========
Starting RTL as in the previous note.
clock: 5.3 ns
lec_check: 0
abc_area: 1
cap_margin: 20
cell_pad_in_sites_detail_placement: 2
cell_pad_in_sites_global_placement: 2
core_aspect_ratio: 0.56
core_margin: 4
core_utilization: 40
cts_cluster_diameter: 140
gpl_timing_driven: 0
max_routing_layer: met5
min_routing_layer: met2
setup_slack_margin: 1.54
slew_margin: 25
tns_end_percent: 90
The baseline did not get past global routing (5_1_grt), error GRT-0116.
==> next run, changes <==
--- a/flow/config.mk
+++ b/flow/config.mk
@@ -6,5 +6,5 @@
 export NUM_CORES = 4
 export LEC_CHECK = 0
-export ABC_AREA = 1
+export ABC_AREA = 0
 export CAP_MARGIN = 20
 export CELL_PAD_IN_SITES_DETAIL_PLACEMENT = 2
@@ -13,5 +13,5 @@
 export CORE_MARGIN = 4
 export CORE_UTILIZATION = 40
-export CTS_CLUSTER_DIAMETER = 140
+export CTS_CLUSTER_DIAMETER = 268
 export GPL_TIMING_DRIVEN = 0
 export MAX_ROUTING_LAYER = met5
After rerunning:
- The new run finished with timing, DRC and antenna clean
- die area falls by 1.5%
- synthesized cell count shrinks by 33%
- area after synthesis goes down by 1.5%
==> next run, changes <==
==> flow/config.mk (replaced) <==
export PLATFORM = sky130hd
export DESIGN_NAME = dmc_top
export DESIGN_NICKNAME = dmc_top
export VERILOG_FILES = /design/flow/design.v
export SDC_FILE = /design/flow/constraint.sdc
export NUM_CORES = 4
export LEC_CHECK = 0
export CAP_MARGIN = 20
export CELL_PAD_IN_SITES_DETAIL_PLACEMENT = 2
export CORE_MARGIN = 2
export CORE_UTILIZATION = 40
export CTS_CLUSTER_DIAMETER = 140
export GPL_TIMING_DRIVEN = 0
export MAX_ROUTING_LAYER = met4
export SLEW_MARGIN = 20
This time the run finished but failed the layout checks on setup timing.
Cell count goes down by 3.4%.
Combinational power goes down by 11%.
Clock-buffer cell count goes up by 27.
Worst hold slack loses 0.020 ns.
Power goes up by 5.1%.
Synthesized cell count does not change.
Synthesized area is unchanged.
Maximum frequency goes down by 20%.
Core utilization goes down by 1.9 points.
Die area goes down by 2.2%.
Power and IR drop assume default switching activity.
Design ex2_1, start of the top module:
module ex2_1 (
	      input 		 clk, rst, validi,
	      input [31:0] 	 data_in,
	      output logic 	 valido, 
	      output logic [31:0] data_out
	      );
For scale: about 7300 cells after synthesis, ~170 flip-flops, ~68 I/O pins, roughly 60000 µm² of cells after synthesis.
Settings: LEC_CHECK=0, ABC_AREA=0, CAP_MARGIN=20, CELL_PAD_IN_SITES_GLOBAL_PLACEMENT=0, CORE_MARGIN=2, CORE_UTILIZATION=58, CTS_CLUSTER_DIAMETER=237, CTS_CLUSTER_SIZE=100, GPL_TIMING_DRIVEN=1, HOLD_SLACK_MARGIN=0.3, MIN_ROUTING_LAYER=met1, PLACE_DENSITY_LB_ADDON=0.3, SLEW_MARGIN=20, TNS_END_PERCENT=85; clock period 7.17 ns.
run.sh (not shown) runs the stock make flow with config.mk's settings and CLKGATE_MAP_FILE=.
The starting point finished with setup timing left.
Then changed:
ABC_AREA = not set   (was 0)
CELL_PAD_IN_SITES_GLOBAL_PLACEMENT = not set   (was 0)
CORE_UTILIZATION = 14   (was 58)
CTS_CLUSTER_DIAMETER = not set   (was 237)
CTS_CLUSTER_SIZE = not set   (was 100)
GPL_TIMING_DRIVEN = not set   (was 1)
HOLD_SLACK_MARGIN = not set   (was 0.3)
MIN_ROUTING_LAYER = not set   (was met1)
PLACE_DENSITY_LB_ADDON = not set   (was 0.3)
TNS_END_PERCENT = not set   (was 85)
clock period = 13.6 ns   (was 7.17 ns; I/O delays follow)
- Now the flow finished with timing, DRC and antenna clean
- non-clock buffer count fell by 772
- cell count increases by 39%
- utilization came out lower by 54 points
- routed wire length grows by 1.0%
- worst setup slack is better by 3.2 ns
Then changed:
CAP_MARGIN = 15   (was 20)
CORE_UTILIZATION = 71   (was 14)
SETUP_SLACK_MARGIN = -0.59   (was not set)
clock period = 8.13 ns   (was 13.6 ns; I/O delays follow)
=>
- With this change the flow completed and failed the layout checks on setup timing
- clock skew went down by 0.024 ns
- setup slack gets worse by 2.7 ns
- die area is lower by 80%
- synthesized area stays the same
- cell area climbs by 3.6%
- global-route usage grows by 38 points
- final cell count fell by 30%
- first-iteration DRC count is higher by 58%
- sequential share of layout area shrinks by 0.21 points
Then changed:
CAP_MARGIN = 20   (was 15)
CORE_UTILIZATION = 40   (was 71)
SETUP_SLACK_MARGIN = not set   (was -0.59)
clock period = 17.0 ns   (was 8.13 ns; I/O delays follow)
Outcome:
- This time the run produced a clean layout
- worst setup slack improved by 5.4 ns
- design area decreases by 10%
- core utilization decreases by 42 points
- synthesized cell count does not change
- routed wire length decreases by 9.8%
- hold slack got worse by 0.011 ns
- final cell count increases by 2.0%
- register-to-register slack improved by 7.7 ns
- global-route usage decreases by 23 points
- clock-buffer cell count decreases by 3


Starting RTL as in the previous note.
export LEC_CHECK = 0
export CAP_MARGIN = 20
export CORE_MARGIN = 2
export CORE_UTILIZATION = 72
export CTS_CLUSTER_DIAMETER = 353
export CTS_CLUSTER_SIZE = 21
export MAX_ROUTING_LAYER = met4
export SLEW_MARGIN = 20
export TNS_END_PERCENT = 5
create_clock -name core_clock -period 8.94 [get_ports {clk}]
The starting point finished with negative setup slack left.
$ cat flow/config.mk
export PLATFORM = sky130hd
export DESIGN_NAME = abcd_output
export DESIGN_NICKNAME = abcd_output
export VERILOG_FILES = /design/flow/design.v
export SDC_FILE = /design/flow/constraint.sdc
export NUM_CORES = 4
export LEC_CHECK = 0
export ABC_AREA = 1
export CAP_MARGIN = 15
export CORE_ASPECT_RATIO = 0.77
export CORE_MARGIN = 2
export CORE_UTILIZATION = 72
export CTS_CLUSTER_DIAMETER = 216
export SETUP_SLACK_MARGIN = 5.0
export SLEW_MARGIN = 25
$ cat flow/constraint.sdc
create_clock -name core_clock -period 59.1 [get_ports {clk}]
set_input_delay 11.8200 -clock core_clock [delete_from_list [all_inputs] [get_ports {clk}]]
set_output_delay 11.8200 -clock core_clock [all_outputs]
set_load 0.01 [all_outputs]
$ cat flow/design.v
module detect_module 
(
    CLK, RSTn,
	 RX_Pin_In,
	 H2L_Sig
);
    input CLK;
	 input RSTn;
	 input RX_Pin_In;
	 output H2L_Sig;
	 reg H2L_F1;
	 reg H2L_F2;
	 always @ ( posedge CLK or negedge RSTn )
	     if( !RSTn )
		      begin
				    H2L_F1 <= 1'b1;
					 H2L_F2 <= 1'b1;
				end
		  else
		      begin
				    H2L_F1 <= RX_Pin_In;
					 H2L_F2 <= H2L_F1;
				end
	assign H2L_Sig = H2L_F2 & !H2L_F1;
endmodule
module rx_bps_module
(
    CLK, RSTn,
	 Count_Sig, 
	 BPS_CLK
);
    input CLK;
	 input RSTn;
	 input Count_Sig;
	 output BPS_CLK;
	 reg [12:0]Count_BPS;
	 always @ ( posedge CLK or negedge RSTn )
	    if( !RSTn )
		     Count_BPS <= 13'd0;
		 else if( Count_BPS == 13'd5207 )
		     Count_BPS <= 13'd0;
		 else if( Count_Sig )
		     Count_BPS <= Count_BPS + 1'b1;
		 else
		     Count_BPS <= 13'd0;
    assign BPS_CLK = ( Count_BPS == 12'd2604 ) ? 1'b1 : 1'b0;
endmodule
module rx_control_module
(
    CLK, RSTn,
	 H2L_Sig, RX_Pin_In, BPS_CLK, RX_En_Sig,
    Count_Sig, RX_Data, RX_Done_Sig
);
    input CLK;
	 input RSTn;
	 input H2L_Sig;
	 input RX_En_Sig;
	 input RX_Pin_In;
	 input BPS_CLK;
	 output Count_Sig;
	 output [7:0]RX_Data;
	 output RX_Done_Sig;
	 reg [3:0]i;
	 reg [7:0]rData;
	 reg isCount;
	 reg isDone;
	 always @ ( posedge CLK or negedge RSTn )
	     if( !RSTn )
		      begin 
		          i <= 4'd0;
					 rData <= 8'd0;
					 isCount <= 1'b0;
					 isDone <= 1'b0;	 
				end
		  else if( RX_En_Sig )
		      case ( i )
			       4'd0 :
					 if( H2L_Sig ) begin i <= i + 1'b1; isCount <= 1'b1; end
					 4'd1 : 
					 if( BPS_CLK ) begin i <= i + 1'b1; end
					 4'd2, 4'd3, 4'd4, 4'd5, 4'd6, 4'd7, 4'd8, 4'd9 :
					 if( BPS_CLK ) begin i <= i + 1'b1; rData[ i - 2 ] <= RX_Pin_In; end
					 4'd10 :
					 if( BPS_CLK ) begin i <= i + 1'b1; end
					 4'd11 :
					 if( BPS_CLK ) begin i <= i + 1'b1; end
					 4'd12 :
					 begin i <= i + 1'b1; isDone <= 1'b1; isCount <= 1'b0; end
					 4'd13 :
					 begin i <= 4'd0; isDone <= 1'b0; end
				endcase
	 assign Count_Sig = isCount;
	 assign RX_Data = rData;
	 assign RX_Done_Sig = isDone;
endmodule
module rx_module
(
    CLK, RSTn,
    RX_Pin_In, RX_En_Sig,
	 RX_Done_Sig, RX_Data
);
    input CLK;
	 input RSTn;
	 input RX_Pin_In;
	 input RX_En_Sig;
	 output [7:0]RX_Data;
	 output RX_Done_Sig;
	 wire H2L_Sig;
	 detect_module U1
	 (
	     .CLK( CLK ),
		  .RSTn( RSTn ),
		  .RX_Pin_In( RX_Pin_In ),     
		  .H2L_Sig( H2L_Sig )          
	 );
	 wire BPS_CLK;
	 rx_bps_module U2
	 (
	     .CLK( CLK ),
		  .RSTn( RSTn ),
		  .Count_Sig( Count_Sig ),    
		  .BPS_CLK( BPS_CLK )         
	 );
	 wire Count_Sig;
	 rx_control_module U3
	 (
	     .CLK( CLK ),
		  .RSTn( RSTn ),
		  .H2L_Sig( H2L_Sig ),       
		  .RX_En_Sig( RX_En_Sig ),   
		  .RX_Pin_In( RX_Pin_In ),   
		  .BPS_CLK( BPS_CLK ),       
		  .Count_Sig( Count_Sig ),     
		  .RX_Data( RX_Data ),         
		  .RX_Done_Sig( RX_Done_Sig )  
	 );
endmodule
module control_module
(
    CLK, RSTn,
	RX_Done_Sig,
	RX_Data,
	RX_En_Sig,
	RX_Data_Out,
	RX_Valid_Out
);
    input CLK;
	input RSTn;
	input RX_Done_Sig;
	input [7:0]RX_Data;
	output RX_En_Sig;
	output [7:0]RX_Data_Out;
	output RX_Valid_Out;
	reg [7:0]rData_0;
	reg isEn;
	reg isValid;
    always @ ( posedge CLK or negedge RSTn )
	    if( !RSTn )
		    begin rData_0 <= 8'd0; isEn <= 1'b0; isValid <= 1'b0; end
		else if( RX_Done_Sig )     
		    begin rData_0 <= RX_Data; isEn <= 1'b0; isValid <= 1'b1; end
		else begin isEn <= 1'b1; isValid <= 1'b0; end
	assign RX_Data_Out  = rData_0 ;
	assign RX_En_Sig = isEn;
	assign RX_Valid_Out = isValid;
endmodule
module rx_module_demo
(
    CLK, RSTn,
	RX_Pin_In,
	RX_Data_Out,
	RX_Valid_Out
);
    input CLK;
	input RSTn;
	input RX_Pin_In;
    output [7:0]RX_Data_Out;
    output RX_Valid_Out;
	wire RX_Done_Sig;
	wire [7:0]RX_Data;
	rx_module U1
	(
	    .CLK( CLK ),
		.RSTn( RSTn ),
		.RX_Pin_In( RX_Pin_In ),    
		.RX_En_Sig( RX_En_Sig ),    
		.RX_Done_Sig( RX_Done_Sig ),   
		.RX_Data( RX_Data )            
	);
	wire RX_En_Sig;
	wire [7:0]Output_Data;
	wire Output_Valid;
	control_module U2
	(
	    .CLK( CLK ),
	    .RSTn( RSTn ),
		.RX_Done_Sig( RX_Done_Sig ),   
		.RX_Data( RX_Data ),           
		.RX_En_Sig( RX_En_Sig ),       
		.RX_Data_Out( Output_Data ),   
		.RX_Valid_Out( Output_Valid )  
	);
	 assign RX_Data_Out = Output_Data;
	 assign RX_Valid_Out = Output_Valid;
endmodule
module data_pro
(
	input clk,
	input rstn,
	input [7:0] data_in,
	input data_valid,
	output [15:0] delay_set_a, 
	output [15:0] delay_set_b,
	output [15:0] delay_set_c, 
	output [15:0] delay_set_d,
	output [15:0] duty_cycle,
	output [15:0] sub_clk_feq,
	output [15:0] sub_clk_scl
);
	reg [7:0] funct;
	reg [15:0] data;
	reg [1:0] state;
	reg update;
	reg [15:0] delay_set_a_reg;
	reg [15:0] delay_set_b_reg;
	reg [15:0] delay_set_c_reg;
	reg [15:0] delay_set_d_reg;
	reg [15:0] duty_cycle_reg;
	reg [15:0] sub_clk_feq_reg;
	reg [15:0] sub_clk_scl_reg;
	always @(posedge clk or negedge rstn) begin		 
		if (!rstn) begin
			funct <= 8'd0;
			data <= 15'd0;
			state <= 2'd0;
			update <= 1'b0;
		end
		else if (data_valid) begin
			case (state)							 
				2'd0: begin					 
					funct <= data_in;
					state <= state + 1;
					update <= 1'b0;
				end
				2'd1: begin					 
					data[15:8] <= data_in;
					state <= state +1;
					update <= 1'b0;
				end
				2'd2: begin 					 
					data[7:0] <= data_in;
					state <= 2'd0;
					update <= 1'b1;
				end
				default: begin
					funct <= 8'd0;
					data[15:0] <= 15'd0;
					state <= 2'd0;
					update <= 1'b0;
				end
			endcase
		end
		else begin
			update <= 1'b0;
		end
	end
	always @(posedge clk or negedge rstn) begin		 
		if (!rstn) begin
			delay_set_a_reg <= 15'd0;				 
			delay_set_b_reg <= 15'd10;
			delay_set_c_reg <= 15'd20;
			delay_set_d_reg <= 15'd30;
			duty_cycle_reg <= 15'd5;
			sub_clk_scl_reg <= 15'd1000;
			sub_clk_feq_reg <= 15'd10;
		end
		else if (update) begin
			case (funct)
				8'd65: delay_set_a_reg <= data;
				8'd66: delay_set_b_reg <= data;
				8'd67: delay_set_c_reg <= data;
				8'd68: delay_set_d_reg <= data;
				8'd69: duty_cycle_reg <= data;
				8'd70: if (data != 16'd0) sub_clk_feq_reg <= data;	 
				8'd83: if (data != 16'd0) sub_clk_scl_reg <= data;
				8'd0: ;
				default: ;
			endcase
		end
	end
	assign delay_set_a = delay_set_a_reg;
	assign delay_set_b = delay_set_b_reg;
	assign delay_set_c = delay_set_c_reg;
	assign delay_set_d = delay_set_d_reg;
	assign duty_cycle = duty_cycle_reg;
	assign sub_clk_feq = sub_clk_feq_reg;
	assign sub_clk_scl = sub_clk_scl_reg;
endmodule
module ch_output_module
(
	input clk,
	input rstn,
	input [15:0] sub_clk_feq,
	input [15:0] sub_clk_scl,
	input [15:0] duty_cycle,
	input [15:0] delay_set,
	output ch_output
);
	reg ch_output_reg;
	reg [15:0] sub_clk_count;
	reg [15:0] subsub_clk_count;
	reg [15:0] subsub_count;
	wire [15:0] sub_clk_sum;
	wire [15:0] subsub_clk_sum;
	assign sub_clk_sum = 50000000 / sub_clk_feq;
	assign subsub_clk_sum = 50000000 / sub_clk_scl;
	always @(posedge clk or negedge rstn) begin 
		if (!rstn) begin
			ch_output_reg <= 0;
			sub_clk_count <= 0;
			subsub_clk_count <=0;
			subsub_count <= 0;
		end else if (sub_clk_count >= sub_clk_sum) begin
			sub_clk_count <= 0;
			subsub_clk_count <= 0;
			subsub_count <=0;
			if (delay_set == 0) begin 
				ch_output_reg <= 1;
			end else begin
				ch_output_reg <= 0;
			end
		end else if (subsub_clk_count >= subsub_clk_sum) begin
			subsub_clk_count <= 0;
			subsub_count <= subsub_count + 1;
			if ( (subsub_count < delay_set - 1) & (delay_set != 0) ) begin
				ch_output_reg <= 0;
			end else if (subsub_count < (delay_set + duty_cycle - 1) ) begin 
				ch_output_reg <= 1;
			end else if (subsub_count >= (delay_set + duty_cycle - 1) ) begin 
				ch_output_reg <= 0;
			end
		end else begin
			sub_clk_count <= sub_clk_count + 1;
			subsub_clk_count <= subsub_clk_count + 1;
		end
	end
	assign ch_output = ch_output_reg;
endmodule
module abcd_output
(
	input clk,						 
	input rstn,
	input rx_pin_in,
	output ch_a_output, ch_b_output, ch_c_output, ch_d_output
);
	wire [7:0] rx_data_out;			 
	wire rx_valid;					 
	wire [15:0] delay_set_a;		 
	wire [15:0] delay_set_b;
	wire [15:0] delay_set_c;
	wire [15:0] delay_set_d;		
	wire [15:0] duty_cycle;			 
	wire [15:0] sub_clk_feq;
	wire [15:0] sub_clk_scl;
	rx_module_demo u1				 
	(
		.CLK(clk),
		.RSTn(rstn),
		.RX_Pin_In(rx_pin_in),		 
		.RX_Data_Out(rx_data_out),	 
		.RX_Valid_Out(rx_valid)
	);
	data_pro u2						 
	(
		.clk(clk),
		.rstn(rstn),
		.data_in(rx_data_out),		 
		.data_valid(rx_valid),
		.delay_set_a(delay_set_a),	 
		.delay_set_b(delay_set_b),
		.delay_set_c(delay_set_c),
		.delay_set_d(delay_set_d),
		.duty_cycle(duty_cycle),	 
		.sub_clk_feq(sub_clk_feq),	 
		.sub_clk_scl(sub_clk_scl)	 
	);
	ch_output_module u_a
	(
		.clk(clk),
		.sub_clk_feq(sub_clk_feq),
		.sub_clk_scl(sub_clk_scl),
		.rstn(rstn),
		.delay_set(delay_set_a),
		.duty_cycle(duty_cycle),
		.ch_output(ch_a_output)
	);
	ch_output_module u_b
	(
		.clk(clk),
		.sub_clk_feq(sub_clk_feq),
		.sub_clk_scl(sub_clk_scl),
		.rstn(rstn),
		.delay_set(delay_set_b),
		.duty_cycle(duty_cycle),
		.ch_output(ch_b_output)
	);
	ch_output_module u_c
	(
		.clk(clk),
		.sub_clk_feq(sub_clk_feq),
		.sub_clk_scl(sub_clk_scl),
		.rstn(rstn),
		.delay_set(delay_set_c),
		.duty_cycle(duty_cycle),
		.ch_output(ch_c_output)
	);
	ch_output_module u_d
	(
		.clk(clk),
		.sub_clk_feq(sub_clk_feq),
		.sub_clk_scl(sub_clk_scl),
		.rstn(rstn),
		.delay_set(delay_set_d),
		.duty_cycle(duty_cycle),
		.ch_output(ch_d_output)
	);
endmodule
$ cat flow/run.sh
#!/bin/bash
# the make line also repeats each setting of config.mk as NAME=value (left out here)
make -C /OpenROAD-flow-scripts/flow DESIGN_CONFIG=/design/flow/config.mk WORK_HOME=/design/flow/orfs CLKGATE_MAP_FILE= finish
==> deck_impl_summary.md, run 1 <==
Implementation Results

Synth
  • # Cells Yosys: 11800
  • Post-Synth Simple-Gate Area: 32.2%
  • Cell area leaders: ha_1, nand2_1, dfrtp_1
  • Adder Area Share: 17.7%
  • Warnings from Yosys: 6
  • Synthesized registers: 374
  • Main synth FF type: dfrtp_1
  • XORs/XNORs by Area: 9.62%
  • Count of different cell masters after synthesis: 97
  • Yosys chip area: approximately 76000 sq um
  • Mux share: 0.0820%
  • Synth cell count leaders: nand2_1, inv_1, ha_1
  • Cell taking the most area after synthesis: ha_1
  • Area share, top type: around 18%
  • Mapped Area: roughly 76000 sq um
  • Post-synthesis cell count: 11800
  • Yosys top cell by instances: nand2_1
  • Top non-seq family: simple AND/OR/NAND/NOR gates
  • Yosys aoi share: between 10% and 20%
  • Seq/Total Area, Yosys: 12.3%
  • Synth async-reset ratio: 100%
  • EDFF count, synth: 0
  • Mean Syn Cell Area: between 6 and 7 sq um
  • Mapped Nets: 12900

CTS
  • Clock Path Buffers: 3
  • Cts bufs inserted: 41
  • Clock Root Buffer: clkbuf_16
  • Clk sinks: 374
  • CTS hold repair buffers: 0
  • H-tree levels: 2

Placement
  • Post-DP HPWL: 178 mm
  • Inst Count DP: approximately 13000
  • I/O Buffers: 6
  • GP Congestion: 1.02

Die
  • Floorplan utilization: 72.9%
  • Die Size: 109000 sq um
  • Number of I/O pins: 7
  • Core ar.: 105000 sq um
  • Site Rows: 104
  • Die Span Y: 290 um
  • Die Span X: roughly 380 um

GRT
  • GR Util All Layers: 89.4%
  • Total grt overflow: 1275

Outcome
  • Run status: did not finish
  • Fail Step: 5_1_grt
  • First reported error: [ERROR GRT-0232] Routing congestion too high. Check the congestion heatmap in the GUI.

◆ Exercise instructions
Output exactly one stretch of the listing: from the line containing "gpl_timing_driven: 0" through the line containing "export MAX_ROUTING_LAYER = met5", both end lines included.

◆ Written response
gpl_timing_driven: 0
max_routing_layer: met5
min_routing_layer: met2
setup_slack_margin: 1.54
slew_margin: 25
tns_end_percent: 90
The baseline did not get past global routing (5_1_grt), error GRT-0116.
==> next run, changes <==
--- a/flow/config.mk
+++ b/flow/config.mk
@@ -6,5 +6,5 @@
 export NUM_CORES = 4
 export LEC_CHECK = 0
-export ABC_AREA = 1
+export ABC_AREA = 0
 export CAP_MARGIN = 20
 export CELL_PAD_IN_SITES_DETAIL_PLACEMENT = 2
@@ -13,5 +13,5 @@
 export CORE_MARGIN = 4
 export CORE_UTILIZATION = 40
-export CTS_CLUSTER_DIAMETER = 140
+export CTS_CLUSTER_DIAMETER = 268
 export GPL_TIMING_DRIVEN = 0
 export MAX_ROUTING_LAYER = met5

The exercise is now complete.